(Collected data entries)

::::::::

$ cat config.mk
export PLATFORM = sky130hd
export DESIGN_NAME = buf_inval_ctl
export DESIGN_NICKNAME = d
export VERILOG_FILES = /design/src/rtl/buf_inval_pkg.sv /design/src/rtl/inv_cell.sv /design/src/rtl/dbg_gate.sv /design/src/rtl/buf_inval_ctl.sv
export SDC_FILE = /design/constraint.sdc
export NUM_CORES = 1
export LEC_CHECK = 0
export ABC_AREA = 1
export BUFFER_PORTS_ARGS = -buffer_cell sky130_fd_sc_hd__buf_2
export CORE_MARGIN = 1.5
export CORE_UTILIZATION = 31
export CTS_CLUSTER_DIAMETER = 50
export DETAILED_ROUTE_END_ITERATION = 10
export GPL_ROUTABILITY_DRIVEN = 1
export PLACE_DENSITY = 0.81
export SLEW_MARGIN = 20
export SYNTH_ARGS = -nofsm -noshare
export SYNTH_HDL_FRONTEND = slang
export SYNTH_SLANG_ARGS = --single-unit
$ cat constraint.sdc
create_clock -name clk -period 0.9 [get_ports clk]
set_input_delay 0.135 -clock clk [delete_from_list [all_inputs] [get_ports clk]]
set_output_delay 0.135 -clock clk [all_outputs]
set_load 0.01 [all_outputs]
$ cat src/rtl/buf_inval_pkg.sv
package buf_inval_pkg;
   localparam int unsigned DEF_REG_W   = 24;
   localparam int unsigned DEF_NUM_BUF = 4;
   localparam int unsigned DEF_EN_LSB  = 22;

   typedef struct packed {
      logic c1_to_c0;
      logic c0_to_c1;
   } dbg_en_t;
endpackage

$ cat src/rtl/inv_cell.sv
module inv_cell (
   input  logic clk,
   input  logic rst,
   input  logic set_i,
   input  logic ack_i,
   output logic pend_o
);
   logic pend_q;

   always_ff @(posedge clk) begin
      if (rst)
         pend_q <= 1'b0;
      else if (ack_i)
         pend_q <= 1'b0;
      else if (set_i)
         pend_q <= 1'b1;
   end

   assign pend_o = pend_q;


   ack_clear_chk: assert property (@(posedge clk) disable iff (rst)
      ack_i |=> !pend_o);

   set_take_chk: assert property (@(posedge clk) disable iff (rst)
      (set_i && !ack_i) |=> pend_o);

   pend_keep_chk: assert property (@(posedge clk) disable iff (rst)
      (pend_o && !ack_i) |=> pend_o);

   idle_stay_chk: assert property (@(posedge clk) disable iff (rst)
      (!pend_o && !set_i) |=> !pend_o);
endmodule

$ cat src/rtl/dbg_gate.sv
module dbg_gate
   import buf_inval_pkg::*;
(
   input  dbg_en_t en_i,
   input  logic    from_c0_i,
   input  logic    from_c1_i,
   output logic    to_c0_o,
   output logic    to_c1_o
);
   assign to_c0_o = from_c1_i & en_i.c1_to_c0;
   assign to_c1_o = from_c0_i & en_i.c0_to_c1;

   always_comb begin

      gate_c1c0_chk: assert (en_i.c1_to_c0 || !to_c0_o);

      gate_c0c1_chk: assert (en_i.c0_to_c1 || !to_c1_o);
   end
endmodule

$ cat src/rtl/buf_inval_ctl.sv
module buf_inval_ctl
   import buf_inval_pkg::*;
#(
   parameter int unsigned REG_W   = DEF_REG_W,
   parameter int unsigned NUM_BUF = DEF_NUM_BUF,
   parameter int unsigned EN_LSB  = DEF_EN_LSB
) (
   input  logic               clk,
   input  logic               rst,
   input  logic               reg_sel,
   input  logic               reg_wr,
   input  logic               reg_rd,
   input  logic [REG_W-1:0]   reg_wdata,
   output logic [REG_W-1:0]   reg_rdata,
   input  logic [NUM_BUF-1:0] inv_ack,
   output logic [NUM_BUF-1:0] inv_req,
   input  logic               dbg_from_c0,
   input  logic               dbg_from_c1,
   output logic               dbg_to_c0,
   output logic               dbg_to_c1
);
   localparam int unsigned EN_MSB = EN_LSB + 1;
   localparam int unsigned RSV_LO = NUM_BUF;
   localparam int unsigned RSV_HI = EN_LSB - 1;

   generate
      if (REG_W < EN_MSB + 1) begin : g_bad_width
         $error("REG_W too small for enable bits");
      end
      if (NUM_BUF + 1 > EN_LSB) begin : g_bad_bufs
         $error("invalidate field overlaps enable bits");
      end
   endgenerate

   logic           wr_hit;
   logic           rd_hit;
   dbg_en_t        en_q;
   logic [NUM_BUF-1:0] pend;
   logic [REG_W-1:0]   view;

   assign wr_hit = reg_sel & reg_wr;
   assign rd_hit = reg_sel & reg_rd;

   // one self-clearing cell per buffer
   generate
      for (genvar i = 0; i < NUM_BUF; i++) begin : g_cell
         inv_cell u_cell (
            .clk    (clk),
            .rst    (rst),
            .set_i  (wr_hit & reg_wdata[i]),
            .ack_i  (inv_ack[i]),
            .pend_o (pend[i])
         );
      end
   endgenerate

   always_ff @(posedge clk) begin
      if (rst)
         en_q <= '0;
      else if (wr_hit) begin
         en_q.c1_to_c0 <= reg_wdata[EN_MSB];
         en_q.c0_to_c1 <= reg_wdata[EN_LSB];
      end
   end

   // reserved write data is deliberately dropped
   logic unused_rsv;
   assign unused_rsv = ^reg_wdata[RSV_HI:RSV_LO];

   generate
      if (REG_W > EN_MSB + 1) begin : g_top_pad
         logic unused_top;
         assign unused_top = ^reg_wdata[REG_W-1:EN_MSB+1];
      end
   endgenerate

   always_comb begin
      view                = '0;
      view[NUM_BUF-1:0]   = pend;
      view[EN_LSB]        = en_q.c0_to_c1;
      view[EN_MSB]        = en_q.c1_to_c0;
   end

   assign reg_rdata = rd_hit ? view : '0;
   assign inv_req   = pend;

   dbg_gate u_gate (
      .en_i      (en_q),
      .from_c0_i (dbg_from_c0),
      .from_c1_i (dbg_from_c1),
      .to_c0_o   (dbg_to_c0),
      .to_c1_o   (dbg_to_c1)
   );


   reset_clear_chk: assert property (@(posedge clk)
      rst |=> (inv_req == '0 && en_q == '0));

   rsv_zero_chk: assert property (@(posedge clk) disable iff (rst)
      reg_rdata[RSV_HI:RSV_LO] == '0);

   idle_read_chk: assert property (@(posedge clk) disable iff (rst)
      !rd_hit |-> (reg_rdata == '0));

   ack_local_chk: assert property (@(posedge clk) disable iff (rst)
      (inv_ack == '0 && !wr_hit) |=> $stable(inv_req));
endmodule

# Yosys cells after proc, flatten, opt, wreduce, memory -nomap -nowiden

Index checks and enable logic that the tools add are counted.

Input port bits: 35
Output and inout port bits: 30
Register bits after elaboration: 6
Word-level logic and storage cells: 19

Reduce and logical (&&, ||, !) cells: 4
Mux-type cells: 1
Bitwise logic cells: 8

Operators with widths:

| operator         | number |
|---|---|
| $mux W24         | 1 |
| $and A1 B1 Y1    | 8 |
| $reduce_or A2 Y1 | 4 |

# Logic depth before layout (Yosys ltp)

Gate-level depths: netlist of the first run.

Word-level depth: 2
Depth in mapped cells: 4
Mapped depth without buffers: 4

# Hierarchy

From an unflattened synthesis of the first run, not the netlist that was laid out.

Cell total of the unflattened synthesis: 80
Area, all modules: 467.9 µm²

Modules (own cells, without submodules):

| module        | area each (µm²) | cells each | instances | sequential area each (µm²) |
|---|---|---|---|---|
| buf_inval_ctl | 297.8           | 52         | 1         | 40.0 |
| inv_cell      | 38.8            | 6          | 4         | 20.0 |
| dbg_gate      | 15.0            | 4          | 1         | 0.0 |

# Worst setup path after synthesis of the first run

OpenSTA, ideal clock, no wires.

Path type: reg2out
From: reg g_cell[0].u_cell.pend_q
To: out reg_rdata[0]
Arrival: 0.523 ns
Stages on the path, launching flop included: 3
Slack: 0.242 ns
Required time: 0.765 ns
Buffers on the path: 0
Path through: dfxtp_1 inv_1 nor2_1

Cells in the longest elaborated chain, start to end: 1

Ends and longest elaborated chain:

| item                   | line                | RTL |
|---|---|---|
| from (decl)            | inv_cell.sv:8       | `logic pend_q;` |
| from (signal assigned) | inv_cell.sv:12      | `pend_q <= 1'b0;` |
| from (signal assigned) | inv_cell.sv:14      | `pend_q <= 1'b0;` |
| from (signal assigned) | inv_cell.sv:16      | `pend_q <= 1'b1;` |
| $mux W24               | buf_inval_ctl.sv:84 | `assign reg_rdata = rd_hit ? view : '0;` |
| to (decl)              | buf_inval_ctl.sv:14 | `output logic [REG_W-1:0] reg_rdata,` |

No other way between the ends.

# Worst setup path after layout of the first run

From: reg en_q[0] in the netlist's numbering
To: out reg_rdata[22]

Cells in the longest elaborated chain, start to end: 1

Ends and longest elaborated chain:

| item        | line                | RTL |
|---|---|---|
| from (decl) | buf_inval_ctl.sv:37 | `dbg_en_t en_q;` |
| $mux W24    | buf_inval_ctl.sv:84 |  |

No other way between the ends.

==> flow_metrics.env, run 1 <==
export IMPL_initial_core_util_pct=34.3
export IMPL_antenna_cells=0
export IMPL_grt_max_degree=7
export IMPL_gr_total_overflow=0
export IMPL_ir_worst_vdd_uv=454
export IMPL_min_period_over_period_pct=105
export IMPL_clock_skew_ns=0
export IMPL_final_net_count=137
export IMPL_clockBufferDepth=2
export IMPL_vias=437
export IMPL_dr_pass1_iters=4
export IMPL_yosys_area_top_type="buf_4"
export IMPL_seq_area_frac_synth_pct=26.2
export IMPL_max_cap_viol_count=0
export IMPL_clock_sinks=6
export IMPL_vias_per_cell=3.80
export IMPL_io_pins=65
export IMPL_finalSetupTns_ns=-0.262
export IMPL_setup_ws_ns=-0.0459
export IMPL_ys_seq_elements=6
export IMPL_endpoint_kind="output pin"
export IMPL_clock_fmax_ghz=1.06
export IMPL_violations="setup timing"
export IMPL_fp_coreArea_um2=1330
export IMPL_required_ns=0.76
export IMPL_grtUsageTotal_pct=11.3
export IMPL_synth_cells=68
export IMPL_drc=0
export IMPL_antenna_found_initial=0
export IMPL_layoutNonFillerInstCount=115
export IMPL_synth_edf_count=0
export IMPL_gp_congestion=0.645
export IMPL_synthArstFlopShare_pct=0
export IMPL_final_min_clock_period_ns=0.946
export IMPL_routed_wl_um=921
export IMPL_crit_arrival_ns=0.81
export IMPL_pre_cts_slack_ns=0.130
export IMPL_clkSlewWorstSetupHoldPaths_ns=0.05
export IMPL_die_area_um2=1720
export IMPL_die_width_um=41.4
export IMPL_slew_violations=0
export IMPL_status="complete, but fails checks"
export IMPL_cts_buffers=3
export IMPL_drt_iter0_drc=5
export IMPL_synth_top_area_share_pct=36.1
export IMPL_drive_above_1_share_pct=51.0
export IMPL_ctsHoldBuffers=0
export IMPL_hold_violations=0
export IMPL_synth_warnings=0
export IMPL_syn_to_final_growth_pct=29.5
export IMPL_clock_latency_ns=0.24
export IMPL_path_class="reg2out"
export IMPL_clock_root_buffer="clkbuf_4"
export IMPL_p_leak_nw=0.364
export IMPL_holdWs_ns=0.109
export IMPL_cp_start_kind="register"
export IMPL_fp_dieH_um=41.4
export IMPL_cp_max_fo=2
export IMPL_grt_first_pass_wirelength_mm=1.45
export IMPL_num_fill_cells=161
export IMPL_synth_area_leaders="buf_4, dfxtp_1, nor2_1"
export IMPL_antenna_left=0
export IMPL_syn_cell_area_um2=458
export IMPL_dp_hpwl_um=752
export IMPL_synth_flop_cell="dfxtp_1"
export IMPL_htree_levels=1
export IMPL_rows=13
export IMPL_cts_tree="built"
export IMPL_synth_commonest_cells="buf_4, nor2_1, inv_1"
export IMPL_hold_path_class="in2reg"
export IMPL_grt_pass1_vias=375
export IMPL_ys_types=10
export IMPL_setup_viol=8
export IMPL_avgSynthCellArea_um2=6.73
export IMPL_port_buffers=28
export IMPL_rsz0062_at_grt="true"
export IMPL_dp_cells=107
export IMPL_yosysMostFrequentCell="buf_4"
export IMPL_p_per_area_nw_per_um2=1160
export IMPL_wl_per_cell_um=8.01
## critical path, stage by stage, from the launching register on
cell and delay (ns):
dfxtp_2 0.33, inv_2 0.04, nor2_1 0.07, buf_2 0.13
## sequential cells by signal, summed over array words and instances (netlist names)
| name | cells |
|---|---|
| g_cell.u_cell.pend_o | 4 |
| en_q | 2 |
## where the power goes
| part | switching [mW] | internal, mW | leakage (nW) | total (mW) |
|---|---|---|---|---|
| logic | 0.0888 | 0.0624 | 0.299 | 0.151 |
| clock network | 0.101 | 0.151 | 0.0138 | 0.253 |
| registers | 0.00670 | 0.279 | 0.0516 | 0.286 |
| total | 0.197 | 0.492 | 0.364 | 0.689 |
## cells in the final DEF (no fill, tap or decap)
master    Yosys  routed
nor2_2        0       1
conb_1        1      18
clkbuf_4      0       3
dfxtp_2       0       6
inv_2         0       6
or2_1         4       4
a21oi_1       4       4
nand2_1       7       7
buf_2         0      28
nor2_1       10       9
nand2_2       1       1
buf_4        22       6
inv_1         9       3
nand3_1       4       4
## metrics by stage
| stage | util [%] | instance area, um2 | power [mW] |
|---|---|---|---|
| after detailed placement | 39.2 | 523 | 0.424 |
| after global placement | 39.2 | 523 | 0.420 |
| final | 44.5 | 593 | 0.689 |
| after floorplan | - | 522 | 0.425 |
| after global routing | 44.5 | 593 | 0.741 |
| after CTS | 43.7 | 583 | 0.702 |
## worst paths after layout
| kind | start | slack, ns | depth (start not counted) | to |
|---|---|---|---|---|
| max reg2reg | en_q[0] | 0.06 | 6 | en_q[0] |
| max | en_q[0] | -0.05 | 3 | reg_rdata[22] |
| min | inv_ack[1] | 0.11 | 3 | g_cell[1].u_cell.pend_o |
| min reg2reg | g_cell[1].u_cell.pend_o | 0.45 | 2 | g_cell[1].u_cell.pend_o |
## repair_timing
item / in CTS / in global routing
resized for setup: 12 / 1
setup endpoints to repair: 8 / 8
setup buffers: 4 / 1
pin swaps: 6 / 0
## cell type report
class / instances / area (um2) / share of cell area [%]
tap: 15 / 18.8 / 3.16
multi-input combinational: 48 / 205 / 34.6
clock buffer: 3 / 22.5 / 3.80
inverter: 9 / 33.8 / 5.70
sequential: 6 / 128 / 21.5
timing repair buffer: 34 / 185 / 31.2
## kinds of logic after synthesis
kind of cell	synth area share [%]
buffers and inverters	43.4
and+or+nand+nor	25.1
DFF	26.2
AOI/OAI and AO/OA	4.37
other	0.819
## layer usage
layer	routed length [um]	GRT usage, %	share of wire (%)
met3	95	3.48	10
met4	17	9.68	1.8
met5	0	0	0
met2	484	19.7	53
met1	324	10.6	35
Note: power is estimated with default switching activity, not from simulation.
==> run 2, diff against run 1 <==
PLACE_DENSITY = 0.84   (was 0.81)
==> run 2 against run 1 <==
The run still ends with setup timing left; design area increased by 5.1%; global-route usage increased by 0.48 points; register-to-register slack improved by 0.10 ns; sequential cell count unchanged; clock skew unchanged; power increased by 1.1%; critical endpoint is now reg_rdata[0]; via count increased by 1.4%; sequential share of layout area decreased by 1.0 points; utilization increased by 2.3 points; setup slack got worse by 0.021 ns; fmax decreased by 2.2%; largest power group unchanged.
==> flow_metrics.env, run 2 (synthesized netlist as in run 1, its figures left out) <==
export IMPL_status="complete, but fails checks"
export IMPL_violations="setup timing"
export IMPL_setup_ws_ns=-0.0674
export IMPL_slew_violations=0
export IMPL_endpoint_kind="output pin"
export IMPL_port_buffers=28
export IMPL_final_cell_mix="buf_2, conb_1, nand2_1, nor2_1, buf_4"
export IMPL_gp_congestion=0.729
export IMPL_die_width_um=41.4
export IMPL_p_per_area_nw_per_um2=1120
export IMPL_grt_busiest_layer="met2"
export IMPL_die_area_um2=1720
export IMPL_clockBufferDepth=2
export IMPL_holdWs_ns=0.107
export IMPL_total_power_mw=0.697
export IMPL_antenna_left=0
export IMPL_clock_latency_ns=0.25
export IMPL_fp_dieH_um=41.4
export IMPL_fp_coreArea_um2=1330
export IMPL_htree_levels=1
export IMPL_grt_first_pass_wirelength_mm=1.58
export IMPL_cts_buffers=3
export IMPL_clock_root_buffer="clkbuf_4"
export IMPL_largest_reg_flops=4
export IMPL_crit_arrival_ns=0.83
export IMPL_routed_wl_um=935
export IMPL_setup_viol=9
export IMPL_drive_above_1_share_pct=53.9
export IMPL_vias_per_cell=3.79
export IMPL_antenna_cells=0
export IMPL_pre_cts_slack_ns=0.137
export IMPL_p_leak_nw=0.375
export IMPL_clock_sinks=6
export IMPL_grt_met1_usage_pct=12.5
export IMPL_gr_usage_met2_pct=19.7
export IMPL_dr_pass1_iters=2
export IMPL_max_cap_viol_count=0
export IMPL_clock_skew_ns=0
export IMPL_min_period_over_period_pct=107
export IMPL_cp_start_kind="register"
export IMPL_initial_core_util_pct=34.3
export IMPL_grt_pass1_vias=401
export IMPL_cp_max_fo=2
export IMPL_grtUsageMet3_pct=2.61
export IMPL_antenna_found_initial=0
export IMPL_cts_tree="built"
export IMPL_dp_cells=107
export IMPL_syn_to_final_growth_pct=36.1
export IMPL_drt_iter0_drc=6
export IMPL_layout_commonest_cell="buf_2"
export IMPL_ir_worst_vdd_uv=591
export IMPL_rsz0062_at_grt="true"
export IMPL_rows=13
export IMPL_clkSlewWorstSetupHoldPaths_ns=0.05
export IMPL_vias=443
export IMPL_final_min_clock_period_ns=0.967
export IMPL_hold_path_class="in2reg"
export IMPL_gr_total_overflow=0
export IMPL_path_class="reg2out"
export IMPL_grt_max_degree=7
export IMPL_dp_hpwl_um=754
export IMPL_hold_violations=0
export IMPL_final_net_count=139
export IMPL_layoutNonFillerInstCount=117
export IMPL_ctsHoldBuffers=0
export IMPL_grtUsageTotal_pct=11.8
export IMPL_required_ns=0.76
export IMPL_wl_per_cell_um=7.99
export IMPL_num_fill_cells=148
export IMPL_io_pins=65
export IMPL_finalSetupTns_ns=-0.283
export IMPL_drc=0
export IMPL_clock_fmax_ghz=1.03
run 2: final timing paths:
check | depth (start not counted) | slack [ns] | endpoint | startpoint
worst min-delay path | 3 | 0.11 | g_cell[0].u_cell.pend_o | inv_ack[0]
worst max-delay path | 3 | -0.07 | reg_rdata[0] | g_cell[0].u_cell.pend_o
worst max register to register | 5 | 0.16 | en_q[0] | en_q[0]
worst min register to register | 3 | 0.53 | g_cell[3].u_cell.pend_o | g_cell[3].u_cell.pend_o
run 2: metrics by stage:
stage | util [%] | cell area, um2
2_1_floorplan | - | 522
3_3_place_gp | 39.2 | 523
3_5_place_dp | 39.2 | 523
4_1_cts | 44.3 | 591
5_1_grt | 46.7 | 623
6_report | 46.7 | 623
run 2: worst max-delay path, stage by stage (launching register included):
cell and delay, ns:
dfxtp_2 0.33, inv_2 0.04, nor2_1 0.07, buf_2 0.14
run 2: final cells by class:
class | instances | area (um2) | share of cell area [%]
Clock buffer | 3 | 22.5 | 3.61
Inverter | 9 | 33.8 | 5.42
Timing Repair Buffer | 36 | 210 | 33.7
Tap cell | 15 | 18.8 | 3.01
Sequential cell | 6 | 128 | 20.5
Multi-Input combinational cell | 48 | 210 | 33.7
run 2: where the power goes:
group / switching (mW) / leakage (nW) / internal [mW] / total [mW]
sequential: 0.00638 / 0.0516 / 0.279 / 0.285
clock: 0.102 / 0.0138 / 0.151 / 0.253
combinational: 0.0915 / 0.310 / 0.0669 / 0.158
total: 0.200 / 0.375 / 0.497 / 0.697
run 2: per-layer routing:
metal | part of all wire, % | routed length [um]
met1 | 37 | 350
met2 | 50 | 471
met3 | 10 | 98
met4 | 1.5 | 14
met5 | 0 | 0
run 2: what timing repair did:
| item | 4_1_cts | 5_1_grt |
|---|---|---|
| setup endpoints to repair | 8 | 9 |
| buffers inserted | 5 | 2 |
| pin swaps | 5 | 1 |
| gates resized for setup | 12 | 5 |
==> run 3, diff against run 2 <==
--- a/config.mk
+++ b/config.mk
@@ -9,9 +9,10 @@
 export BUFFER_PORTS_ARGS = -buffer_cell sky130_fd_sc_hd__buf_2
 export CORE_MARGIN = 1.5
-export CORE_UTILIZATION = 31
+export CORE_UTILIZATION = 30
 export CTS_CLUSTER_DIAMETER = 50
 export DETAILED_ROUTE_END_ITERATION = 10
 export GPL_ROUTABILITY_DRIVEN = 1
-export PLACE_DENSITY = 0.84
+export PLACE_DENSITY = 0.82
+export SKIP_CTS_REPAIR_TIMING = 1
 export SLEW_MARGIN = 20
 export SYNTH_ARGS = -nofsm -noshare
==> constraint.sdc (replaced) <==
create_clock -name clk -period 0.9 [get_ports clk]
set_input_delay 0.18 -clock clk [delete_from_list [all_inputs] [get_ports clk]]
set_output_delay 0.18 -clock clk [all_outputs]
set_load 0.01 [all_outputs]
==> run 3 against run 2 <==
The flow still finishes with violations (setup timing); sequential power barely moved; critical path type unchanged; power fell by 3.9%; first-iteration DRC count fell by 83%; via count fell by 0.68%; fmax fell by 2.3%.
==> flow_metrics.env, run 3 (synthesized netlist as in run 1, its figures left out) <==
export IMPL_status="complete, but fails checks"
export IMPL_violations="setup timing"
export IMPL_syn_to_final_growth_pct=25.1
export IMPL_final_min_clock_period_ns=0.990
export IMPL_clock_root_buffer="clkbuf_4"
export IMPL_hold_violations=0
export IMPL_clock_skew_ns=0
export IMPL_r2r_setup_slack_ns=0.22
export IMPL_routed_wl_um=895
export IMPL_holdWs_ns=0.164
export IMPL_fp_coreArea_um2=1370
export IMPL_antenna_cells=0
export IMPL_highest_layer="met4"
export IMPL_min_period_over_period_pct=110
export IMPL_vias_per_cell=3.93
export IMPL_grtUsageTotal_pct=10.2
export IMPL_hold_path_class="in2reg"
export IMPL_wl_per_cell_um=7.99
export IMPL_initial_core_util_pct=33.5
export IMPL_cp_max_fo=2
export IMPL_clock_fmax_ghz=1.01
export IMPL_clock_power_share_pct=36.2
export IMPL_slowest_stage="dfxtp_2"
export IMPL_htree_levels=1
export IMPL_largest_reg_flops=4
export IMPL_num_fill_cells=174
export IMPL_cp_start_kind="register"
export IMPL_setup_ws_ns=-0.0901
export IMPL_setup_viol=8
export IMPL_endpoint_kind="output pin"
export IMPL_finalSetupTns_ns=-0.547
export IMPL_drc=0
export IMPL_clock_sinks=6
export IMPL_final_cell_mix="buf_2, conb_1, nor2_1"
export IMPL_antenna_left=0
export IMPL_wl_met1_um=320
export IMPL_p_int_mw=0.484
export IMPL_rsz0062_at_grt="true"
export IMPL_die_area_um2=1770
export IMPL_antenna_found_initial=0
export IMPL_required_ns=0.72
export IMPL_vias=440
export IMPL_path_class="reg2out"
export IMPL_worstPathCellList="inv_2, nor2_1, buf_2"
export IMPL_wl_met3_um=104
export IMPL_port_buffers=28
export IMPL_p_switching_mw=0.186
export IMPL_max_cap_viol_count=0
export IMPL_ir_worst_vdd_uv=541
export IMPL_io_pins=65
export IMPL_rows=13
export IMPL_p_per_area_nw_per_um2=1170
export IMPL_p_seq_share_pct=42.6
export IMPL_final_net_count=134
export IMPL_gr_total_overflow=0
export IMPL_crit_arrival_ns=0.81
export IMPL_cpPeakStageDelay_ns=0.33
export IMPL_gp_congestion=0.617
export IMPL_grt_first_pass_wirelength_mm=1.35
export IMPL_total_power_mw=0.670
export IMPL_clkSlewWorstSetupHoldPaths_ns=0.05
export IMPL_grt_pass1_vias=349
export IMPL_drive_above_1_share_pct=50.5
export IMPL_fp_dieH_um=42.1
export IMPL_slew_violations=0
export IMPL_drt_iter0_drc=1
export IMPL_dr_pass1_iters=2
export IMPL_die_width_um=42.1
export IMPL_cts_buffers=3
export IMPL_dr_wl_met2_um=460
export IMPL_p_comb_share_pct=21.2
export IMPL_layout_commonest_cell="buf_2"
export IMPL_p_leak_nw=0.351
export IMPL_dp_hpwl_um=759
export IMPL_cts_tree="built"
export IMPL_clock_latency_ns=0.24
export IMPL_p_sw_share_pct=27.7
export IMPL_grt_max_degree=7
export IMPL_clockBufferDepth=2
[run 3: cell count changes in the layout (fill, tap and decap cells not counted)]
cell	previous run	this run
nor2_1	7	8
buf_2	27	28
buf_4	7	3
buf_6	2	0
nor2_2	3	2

::::::::

WORK TO BE COMPLETED
The output should be exactly the lines above from the line containing "export IMPL_vias=437" to the line containing "export IMPL_syn_to_final_growth_pct=29.5", inclusive, with no other lines.

SOLUTION TO THIS TASK
export IMPL_vias=437
export IMPL_dr_pass1_iters=4
export IMPL_yosys_area_top_type="buf_4"
export IMPL_seq_area_frac_synth_pct=26.2
export IMPL_max_cap_viol_count=0
export IMPL_clock_sinks=6
export IMPL_vias_per_cell=3.80
export IMPL_io_pins=65
export IMPL_finalSetupTns_ns=-0.262
export IMPL_setup_ws_ns=-0.0459
export IMPL_ys_seq_elements=6
export IMPL_endpoint_kind="output pin"
export IMPL_clock_fmax_ghz=1.06
export IMPL_violations="setup timing"
export IMPL_fp_coreArea_um2=1330
export IMPL_required_ns=0.76
export IMPL_grtUsageTotal_pct=11.3
export IMPL_synth_cells=68
export IMPL_drc=0
export IMPL_antenna_found_initial=0
export IMPL_layoutNonFillerInstCount=115
export IMPL_synth_edf_count=0
export IMPL_gp_congestion=0.645
export IMPL_synthArstFlopShare_pct=0
export IMPL_final_min_clock_period_ns=0.946
export IMPL_routed_wl_um=921
export IMPL_crit_arrival_ns=0.81
export IMPL_pre_cts_slack_ns=0.130
export IMPL_clkSlewWorstSetupHoldPaths_ns=0.05
export IMPL_die_area_um2=1720
export IMPL_die_width_um=41.4
export IMPL_slew_violations=0
export IMPL_status="complete, but fails checks"
export IMPL_cts_buffers=3
export IMPL_drt_iter0_drc=5
export IMPL_synth_top_area_share_pct=36.1
export IMPL_drive_above_1_share_pct=51.0
export IMPL_ctsHoldBuffers=0
export IMPL_hold_violations=0
export IMPL_synth_warnings=0
export IMPL_syn_to_final_growth_pct=29.5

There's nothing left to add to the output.